(Records from a data collection)
• • • • • • •

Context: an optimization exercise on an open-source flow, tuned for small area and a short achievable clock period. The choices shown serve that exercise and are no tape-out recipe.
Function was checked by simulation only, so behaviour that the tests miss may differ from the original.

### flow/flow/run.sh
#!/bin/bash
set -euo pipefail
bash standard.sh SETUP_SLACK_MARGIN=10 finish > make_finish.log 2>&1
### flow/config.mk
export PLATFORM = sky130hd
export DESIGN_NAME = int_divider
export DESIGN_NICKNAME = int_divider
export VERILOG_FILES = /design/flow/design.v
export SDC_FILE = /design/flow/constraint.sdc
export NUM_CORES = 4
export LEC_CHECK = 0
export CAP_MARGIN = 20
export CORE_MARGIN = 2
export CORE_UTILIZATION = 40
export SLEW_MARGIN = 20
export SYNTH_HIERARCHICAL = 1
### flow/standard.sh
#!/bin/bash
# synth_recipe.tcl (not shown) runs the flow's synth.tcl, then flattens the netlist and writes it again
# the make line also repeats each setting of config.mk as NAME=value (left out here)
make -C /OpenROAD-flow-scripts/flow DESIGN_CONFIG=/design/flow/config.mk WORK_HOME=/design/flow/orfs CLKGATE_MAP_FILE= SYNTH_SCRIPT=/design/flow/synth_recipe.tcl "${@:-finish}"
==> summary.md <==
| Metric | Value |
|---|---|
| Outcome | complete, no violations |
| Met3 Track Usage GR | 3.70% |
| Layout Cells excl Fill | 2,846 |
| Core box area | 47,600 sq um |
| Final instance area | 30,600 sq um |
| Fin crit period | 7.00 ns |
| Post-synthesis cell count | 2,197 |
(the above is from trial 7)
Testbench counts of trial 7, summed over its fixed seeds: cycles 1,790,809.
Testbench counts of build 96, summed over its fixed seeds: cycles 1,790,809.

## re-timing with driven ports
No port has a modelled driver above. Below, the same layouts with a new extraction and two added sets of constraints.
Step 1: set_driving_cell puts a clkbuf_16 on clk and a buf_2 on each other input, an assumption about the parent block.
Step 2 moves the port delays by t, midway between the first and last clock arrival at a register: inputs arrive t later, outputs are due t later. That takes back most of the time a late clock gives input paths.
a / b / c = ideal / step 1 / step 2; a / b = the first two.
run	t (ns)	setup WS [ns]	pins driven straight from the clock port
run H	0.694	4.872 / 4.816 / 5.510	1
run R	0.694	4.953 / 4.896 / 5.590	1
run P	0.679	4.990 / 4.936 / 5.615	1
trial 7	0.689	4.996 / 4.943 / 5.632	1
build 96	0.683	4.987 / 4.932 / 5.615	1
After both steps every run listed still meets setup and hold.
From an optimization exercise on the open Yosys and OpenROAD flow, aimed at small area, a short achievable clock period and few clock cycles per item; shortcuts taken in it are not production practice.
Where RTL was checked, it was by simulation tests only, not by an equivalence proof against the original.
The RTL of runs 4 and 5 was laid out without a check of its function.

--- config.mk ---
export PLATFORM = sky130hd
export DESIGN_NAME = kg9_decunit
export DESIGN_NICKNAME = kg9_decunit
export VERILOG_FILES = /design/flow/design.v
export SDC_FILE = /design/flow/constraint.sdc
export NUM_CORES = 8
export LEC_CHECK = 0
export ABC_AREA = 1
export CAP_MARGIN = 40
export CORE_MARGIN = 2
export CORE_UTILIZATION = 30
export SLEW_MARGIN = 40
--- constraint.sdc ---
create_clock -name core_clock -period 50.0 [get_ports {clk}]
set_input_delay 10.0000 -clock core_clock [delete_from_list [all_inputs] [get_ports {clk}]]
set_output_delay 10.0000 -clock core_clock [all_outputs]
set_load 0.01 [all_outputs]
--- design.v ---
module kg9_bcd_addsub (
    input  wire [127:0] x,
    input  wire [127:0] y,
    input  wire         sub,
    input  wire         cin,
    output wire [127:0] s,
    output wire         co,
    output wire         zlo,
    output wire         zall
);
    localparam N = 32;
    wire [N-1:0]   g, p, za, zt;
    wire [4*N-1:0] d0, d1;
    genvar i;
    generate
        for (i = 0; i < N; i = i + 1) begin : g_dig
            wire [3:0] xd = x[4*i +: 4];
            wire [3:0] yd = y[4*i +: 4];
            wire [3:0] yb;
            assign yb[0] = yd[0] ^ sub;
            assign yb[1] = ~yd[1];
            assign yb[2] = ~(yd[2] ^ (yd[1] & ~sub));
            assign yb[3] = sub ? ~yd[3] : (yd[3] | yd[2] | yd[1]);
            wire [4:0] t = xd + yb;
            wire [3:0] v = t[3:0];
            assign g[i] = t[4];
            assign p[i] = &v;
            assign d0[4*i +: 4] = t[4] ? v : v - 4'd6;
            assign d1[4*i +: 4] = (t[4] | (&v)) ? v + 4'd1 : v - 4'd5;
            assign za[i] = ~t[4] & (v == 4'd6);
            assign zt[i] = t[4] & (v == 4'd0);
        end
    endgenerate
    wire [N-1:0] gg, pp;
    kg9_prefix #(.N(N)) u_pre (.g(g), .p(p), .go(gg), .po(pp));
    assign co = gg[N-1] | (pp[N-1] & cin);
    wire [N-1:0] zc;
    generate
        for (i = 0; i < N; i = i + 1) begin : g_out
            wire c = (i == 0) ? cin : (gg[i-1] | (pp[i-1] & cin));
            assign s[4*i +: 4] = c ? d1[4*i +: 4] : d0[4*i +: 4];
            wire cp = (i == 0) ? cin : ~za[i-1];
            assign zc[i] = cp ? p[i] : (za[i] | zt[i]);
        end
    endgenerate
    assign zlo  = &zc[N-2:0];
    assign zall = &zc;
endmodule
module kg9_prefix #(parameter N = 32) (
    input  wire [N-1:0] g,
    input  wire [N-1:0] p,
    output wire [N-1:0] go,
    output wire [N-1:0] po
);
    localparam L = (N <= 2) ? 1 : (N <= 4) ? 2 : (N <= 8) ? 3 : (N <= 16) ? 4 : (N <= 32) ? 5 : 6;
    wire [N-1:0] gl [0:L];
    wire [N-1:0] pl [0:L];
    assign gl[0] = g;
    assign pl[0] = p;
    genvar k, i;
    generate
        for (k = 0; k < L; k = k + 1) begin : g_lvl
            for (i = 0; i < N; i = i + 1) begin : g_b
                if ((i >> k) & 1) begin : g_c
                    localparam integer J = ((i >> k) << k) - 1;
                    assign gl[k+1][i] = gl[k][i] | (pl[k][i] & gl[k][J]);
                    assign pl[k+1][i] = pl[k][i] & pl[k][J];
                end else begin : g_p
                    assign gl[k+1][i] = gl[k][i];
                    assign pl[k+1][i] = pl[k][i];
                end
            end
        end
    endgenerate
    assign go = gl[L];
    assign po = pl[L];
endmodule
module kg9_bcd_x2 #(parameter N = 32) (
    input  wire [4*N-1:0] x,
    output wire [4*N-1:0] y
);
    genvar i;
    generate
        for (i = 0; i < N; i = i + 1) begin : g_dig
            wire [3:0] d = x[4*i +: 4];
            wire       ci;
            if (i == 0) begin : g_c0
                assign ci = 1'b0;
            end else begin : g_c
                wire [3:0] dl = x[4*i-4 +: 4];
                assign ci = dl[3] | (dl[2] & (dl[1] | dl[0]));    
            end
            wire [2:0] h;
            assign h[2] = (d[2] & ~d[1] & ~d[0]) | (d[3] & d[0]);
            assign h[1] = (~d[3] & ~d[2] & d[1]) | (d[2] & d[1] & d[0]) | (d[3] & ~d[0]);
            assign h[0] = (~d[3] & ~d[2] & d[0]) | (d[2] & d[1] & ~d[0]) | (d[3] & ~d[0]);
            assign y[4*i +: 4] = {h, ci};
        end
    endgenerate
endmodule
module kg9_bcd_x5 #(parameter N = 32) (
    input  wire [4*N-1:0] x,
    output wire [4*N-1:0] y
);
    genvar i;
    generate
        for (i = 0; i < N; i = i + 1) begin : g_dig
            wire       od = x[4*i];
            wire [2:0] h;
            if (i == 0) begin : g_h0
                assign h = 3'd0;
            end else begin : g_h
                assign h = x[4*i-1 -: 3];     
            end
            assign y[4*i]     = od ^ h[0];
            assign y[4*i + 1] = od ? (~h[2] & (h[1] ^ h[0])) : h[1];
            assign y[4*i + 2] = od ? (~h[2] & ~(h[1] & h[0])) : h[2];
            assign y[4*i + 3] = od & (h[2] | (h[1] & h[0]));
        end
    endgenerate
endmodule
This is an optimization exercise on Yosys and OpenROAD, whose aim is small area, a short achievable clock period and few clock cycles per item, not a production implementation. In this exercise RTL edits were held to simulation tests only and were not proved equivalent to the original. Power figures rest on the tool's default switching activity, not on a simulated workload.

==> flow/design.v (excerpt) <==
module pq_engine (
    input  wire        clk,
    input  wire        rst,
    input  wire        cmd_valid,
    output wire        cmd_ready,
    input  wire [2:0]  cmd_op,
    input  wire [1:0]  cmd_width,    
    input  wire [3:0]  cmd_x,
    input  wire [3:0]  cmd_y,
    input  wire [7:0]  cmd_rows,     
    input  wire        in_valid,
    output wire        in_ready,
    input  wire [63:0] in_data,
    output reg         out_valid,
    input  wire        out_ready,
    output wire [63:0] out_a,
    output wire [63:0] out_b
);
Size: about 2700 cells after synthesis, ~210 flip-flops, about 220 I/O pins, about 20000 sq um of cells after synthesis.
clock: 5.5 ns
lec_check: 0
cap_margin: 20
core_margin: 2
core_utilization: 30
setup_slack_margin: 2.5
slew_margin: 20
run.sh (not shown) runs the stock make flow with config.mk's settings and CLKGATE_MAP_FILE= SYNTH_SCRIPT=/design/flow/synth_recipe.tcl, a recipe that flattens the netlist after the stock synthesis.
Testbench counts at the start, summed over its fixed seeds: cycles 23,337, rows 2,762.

• • • • • • •

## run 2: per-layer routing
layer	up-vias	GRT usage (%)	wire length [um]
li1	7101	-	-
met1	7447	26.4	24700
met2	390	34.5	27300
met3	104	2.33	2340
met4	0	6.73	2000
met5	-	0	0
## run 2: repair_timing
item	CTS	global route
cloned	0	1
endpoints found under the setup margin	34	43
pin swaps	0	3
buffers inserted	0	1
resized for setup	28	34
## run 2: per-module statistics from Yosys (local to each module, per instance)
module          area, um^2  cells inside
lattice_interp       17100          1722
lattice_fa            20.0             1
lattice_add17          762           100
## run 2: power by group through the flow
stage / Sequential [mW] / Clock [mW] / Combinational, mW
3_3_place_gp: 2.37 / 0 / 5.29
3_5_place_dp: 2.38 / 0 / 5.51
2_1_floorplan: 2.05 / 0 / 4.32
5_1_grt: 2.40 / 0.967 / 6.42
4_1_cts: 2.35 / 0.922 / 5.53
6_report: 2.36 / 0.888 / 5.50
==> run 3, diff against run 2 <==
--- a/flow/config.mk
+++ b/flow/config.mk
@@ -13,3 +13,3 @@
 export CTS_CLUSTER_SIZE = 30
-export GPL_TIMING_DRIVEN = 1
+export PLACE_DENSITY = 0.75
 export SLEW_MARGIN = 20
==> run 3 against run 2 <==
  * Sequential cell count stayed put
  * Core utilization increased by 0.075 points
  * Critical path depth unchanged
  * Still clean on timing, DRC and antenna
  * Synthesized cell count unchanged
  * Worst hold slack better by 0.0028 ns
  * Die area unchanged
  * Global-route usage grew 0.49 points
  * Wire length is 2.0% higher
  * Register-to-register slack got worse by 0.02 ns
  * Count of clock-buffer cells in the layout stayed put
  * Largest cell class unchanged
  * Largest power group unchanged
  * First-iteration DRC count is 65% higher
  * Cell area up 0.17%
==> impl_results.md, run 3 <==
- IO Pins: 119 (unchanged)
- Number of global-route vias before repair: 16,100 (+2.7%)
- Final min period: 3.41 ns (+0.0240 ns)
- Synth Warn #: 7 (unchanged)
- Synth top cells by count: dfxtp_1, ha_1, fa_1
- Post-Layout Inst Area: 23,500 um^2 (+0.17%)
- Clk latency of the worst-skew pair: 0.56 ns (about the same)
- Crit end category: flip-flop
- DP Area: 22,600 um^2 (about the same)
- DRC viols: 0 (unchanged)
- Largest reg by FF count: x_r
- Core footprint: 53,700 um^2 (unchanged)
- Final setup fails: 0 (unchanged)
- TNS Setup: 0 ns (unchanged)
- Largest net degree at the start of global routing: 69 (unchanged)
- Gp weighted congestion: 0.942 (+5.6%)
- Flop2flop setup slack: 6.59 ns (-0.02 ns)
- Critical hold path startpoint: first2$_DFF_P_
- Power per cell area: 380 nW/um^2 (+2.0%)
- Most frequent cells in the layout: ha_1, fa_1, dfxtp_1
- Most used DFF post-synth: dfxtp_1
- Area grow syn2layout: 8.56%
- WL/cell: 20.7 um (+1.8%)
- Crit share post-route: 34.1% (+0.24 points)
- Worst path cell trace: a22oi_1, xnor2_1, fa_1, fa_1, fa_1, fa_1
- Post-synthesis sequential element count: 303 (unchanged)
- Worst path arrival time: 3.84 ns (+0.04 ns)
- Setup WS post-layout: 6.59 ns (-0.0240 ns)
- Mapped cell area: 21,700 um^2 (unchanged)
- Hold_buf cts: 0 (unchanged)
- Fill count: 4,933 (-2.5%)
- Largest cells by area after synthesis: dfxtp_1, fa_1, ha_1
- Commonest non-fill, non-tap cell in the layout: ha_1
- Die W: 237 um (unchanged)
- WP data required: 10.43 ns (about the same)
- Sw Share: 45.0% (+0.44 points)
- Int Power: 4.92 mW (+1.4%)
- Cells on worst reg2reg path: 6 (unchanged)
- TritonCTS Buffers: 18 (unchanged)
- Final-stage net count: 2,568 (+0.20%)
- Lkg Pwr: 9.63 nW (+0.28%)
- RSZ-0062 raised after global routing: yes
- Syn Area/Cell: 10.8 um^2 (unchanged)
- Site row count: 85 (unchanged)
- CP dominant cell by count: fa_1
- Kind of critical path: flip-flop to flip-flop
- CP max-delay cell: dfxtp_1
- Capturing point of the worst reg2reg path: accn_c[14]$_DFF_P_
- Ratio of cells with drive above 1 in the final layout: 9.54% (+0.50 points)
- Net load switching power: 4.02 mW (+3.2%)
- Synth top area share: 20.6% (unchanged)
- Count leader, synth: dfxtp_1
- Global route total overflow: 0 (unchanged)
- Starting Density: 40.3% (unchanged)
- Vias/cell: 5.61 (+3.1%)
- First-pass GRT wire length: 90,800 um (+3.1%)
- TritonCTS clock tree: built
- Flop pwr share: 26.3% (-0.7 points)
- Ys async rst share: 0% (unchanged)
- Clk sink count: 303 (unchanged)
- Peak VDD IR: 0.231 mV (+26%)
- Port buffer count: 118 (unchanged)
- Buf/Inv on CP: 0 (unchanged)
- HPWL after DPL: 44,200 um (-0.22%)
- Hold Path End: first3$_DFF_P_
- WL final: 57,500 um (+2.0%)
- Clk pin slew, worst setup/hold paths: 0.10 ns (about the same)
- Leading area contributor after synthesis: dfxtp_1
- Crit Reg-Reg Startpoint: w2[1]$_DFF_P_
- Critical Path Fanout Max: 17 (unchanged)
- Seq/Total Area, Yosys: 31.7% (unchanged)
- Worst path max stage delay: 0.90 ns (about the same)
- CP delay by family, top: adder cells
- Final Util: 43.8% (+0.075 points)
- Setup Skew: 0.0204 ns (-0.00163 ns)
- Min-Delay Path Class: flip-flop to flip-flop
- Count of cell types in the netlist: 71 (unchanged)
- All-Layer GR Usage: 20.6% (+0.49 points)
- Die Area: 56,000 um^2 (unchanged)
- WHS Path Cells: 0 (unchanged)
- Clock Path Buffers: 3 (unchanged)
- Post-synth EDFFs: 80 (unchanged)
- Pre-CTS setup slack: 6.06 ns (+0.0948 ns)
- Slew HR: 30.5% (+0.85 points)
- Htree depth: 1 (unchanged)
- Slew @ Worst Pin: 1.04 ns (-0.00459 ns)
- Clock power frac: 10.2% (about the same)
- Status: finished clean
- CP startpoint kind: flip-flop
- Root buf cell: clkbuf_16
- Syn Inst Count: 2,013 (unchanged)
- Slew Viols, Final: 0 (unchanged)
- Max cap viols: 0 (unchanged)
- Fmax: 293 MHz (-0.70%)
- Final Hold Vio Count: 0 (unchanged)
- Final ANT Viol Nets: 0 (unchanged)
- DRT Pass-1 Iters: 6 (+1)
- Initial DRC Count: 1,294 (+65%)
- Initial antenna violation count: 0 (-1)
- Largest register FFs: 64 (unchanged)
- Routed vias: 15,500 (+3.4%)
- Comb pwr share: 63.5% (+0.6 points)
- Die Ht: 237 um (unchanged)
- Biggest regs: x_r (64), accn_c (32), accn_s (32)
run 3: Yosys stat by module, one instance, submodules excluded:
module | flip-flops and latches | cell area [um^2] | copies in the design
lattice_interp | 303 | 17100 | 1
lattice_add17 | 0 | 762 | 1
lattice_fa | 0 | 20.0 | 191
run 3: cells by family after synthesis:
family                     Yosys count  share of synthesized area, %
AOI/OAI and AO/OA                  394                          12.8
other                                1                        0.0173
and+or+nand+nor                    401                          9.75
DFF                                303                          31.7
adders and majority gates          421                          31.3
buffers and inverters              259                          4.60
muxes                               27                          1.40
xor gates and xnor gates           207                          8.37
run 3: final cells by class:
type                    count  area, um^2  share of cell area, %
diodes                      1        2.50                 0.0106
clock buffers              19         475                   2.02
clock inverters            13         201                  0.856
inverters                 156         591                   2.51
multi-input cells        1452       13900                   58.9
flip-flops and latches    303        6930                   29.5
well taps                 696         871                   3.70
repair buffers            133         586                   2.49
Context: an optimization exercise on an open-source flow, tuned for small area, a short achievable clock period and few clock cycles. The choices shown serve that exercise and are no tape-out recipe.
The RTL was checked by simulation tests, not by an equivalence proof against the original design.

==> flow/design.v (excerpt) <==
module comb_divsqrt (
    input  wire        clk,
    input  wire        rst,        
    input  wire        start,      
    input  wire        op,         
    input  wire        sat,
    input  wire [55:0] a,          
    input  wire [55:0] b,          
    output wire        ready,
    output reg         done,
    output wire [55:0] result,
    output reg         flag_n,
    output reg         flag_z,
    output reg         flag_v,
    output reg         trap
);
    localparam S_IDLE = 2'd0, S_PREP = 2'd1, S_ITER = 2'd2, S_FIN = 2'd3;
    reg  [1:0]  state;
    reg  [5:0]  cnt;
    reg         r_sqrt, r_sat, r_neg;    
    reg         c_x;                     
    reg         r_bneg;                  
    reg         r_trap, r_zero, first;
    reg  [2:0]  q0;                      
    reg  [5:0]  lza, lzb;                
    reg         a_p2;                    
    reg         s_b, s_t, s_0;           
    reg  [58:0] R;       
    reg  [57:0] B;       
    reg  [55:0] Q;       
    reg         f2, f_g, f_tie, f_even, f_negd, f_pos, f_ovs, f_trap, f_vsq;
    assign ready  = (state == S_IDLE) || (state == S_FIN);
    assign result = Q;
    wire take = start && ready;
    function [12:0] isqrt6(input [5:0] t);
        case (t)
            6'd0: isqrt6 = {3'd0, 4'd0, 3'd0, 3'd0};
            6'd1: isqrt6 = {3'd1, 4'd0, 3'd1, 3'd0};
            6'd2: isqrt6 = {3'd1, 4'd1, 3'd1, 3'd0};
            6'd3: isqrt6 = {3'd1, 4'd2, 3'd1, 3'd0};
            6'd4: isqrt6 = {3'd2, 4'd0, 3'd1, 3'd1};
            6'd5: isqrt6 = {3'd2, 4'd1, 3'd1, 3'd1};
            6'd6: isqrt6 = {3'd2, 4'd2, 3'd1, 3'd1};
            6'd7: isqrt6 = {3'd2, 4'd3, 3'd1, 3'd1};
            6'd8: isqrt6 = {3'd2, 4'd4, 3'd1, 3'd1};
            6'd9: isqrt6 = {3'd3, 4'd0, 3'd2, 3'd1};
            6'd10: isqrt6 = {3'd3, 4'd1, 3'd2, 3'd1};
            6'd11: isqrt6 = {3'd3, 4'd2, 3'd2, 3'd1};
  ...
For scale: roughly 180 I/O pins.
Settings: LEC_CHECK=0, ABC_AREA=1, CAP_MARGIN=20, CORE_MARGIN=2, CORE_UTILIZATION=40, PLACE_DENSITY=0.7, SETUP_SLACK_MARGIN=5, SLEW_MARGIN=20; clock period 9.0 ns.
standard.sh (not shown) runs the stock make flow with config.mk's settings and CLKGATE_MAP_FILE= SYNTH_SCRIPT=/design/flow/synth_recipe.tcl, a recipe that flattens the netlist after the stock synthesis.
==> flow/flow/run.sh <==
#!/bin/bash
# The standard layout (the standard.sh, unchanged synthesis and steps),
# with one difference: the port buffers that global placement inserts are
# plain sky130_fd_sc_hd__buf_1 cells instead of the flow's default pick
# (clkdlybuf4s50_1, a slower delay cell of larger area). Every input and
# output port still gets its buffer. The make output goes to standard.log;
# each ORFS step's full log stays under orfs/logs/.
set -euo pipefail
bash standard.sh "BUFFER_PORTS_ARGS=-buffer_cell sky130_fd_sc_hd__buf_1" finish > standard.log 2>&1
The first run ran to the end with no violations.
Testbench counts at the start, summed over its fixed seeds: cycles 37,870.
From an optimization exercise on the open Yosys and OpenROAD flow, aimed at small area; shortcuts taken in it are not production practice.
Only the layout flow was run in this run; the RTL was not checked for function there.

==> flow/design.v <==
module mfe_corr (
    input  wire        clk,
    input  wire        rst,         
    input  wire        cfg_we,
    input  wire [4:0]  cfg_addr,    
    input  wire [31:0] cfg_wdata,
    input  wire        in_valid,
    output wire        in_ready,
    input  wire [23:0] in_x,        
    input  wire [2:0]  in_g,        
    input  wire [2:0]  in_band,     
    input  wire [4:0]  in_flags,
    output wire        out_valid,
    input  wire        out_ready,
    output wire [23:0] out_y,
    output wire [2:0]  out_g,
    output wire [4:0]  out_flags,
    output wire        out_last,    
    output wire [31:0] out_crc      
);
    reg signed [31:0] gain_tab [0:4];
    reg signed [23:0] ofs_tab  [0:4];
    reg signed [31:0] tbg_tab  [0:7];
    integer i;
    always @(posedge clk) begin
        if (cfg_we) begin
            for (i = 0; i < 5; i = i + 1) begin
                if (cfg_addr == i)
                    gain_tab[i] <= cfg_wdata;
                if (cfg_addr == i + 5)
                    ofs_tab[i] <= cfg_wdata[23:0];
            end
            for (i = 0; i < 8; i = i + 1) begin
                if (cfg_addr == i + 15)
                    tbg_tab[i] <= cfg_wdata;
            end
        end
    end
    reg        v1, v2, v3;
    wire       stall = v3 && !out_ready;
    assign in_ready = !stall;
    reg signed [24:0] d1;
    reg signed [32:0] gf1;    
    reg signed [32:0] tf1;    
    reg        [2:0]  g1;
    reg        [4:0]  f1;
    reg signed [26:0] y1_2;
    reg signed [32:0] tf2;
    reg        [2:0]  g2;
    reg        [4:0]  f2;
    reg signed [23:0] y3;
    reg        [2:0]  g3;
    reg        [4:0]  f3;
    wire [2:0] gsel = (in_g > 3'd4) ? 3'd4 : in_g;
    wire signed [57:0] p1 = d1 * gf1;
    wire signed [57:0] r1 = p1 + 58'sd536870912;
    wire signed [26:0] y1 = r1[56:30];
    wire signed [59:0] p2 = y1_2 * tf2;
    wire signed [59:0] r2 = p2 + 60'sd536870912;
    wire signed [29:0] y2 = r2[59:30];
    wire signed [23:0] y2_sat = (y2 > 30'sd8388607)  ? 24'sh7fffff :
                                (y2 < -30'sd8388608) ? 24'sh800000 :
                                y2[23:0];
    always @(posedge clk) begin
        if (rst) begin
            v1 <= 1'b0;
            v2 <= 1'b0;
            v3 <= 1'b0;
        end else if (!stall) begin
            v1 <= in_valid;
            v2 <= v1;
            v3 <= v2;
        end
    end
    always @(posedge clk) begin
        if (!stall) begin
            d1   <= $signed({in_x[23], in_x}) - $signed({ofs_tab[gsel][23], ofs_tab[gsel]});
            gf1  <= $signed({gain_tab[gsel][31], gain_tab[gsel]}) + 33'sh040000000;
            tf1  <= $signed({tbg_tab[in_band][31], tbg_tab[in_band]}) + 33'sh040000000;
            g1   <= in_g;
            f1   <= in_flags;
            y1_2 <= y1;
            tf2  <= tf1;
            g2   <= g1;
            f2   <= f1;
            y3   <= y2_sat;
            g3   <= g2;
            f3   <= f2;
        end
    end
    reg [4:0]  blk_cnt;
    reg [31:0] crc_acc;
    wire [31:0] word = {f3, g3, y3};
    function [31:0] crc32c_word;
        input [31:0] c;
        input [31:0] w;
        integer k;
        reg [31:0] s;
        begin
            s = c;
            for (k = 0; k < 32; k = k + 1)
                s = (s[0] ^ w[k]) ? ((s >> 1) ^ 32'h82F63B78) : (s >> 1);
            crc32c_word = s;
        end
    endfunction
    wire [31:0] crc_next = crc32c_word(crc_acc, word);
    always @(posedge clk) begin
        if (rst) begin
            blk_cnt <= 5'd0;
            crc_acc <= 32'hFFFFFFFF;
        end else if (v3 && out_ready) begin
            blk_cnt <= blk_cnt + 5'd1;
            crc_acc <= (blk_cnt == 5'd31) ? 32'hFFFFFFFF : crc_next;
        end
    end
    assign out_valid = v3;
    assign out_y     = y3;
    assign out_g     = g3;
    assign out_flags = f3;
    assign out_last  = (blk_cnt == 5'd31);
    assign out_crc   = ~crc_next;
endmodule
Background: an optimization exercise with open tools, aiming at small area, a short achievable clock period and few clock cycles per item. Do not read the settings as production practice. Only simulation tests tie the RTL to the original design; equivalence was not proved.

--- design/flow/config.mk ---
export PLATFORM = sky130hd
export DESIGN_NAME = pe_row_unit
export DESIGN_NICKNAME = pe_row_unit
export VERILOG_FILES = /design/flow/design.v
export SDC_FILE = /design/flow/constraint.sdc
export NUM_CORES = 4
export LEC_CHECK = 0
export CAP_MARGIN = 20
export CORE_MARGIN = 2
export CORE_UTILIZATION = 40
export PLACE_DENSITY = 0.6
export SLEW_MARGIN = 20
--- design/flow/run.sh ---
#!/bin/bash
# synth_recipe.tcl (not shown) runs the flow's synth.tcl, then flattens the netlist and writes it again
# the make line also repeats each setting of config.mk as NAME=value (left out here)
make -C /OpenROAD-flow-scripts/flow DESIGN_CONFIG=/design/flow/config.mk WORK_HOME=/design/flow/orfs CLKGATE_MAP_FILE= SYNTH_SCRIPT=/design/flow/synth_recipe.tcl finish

• • • • • • •

- _Try it_
Please transcribe exactly the lines above from the line that has "- All-Layer GR Usage: 20.6% (+0.49 points)" up to and including the line that has "- Syn Inst Count: 2,013 (unchanged)"; no other line belongs in the answer.

- _Output for this task_
- All-Layer GR Usage: 20.6% (+0.49 points)
- Die Area: 56,000 um^2 (unchanged)
- WHS Path Cells: 0 (unchanged)
- Clock Path Buffers: 3 (unchanged)
- Post-synth EDFFs: 80 (unchanged)
- Pre-CTS setup slack: 6.06 ns (+0.0948 ns)
- Slew HR: 30.5% (+0.85 points)
- Htree depth: 1 (unchanged)
- Slew @ Worst Pin: 1.04 ns (-0.00459 ns)
- Clock power frac: 10.2% (about the same)
- Status: finished clean
- CP startpoint kind: flip-flop
- Root buf cell: clkbuf_16
- Syn Inst Count: 2,013 (unchanged)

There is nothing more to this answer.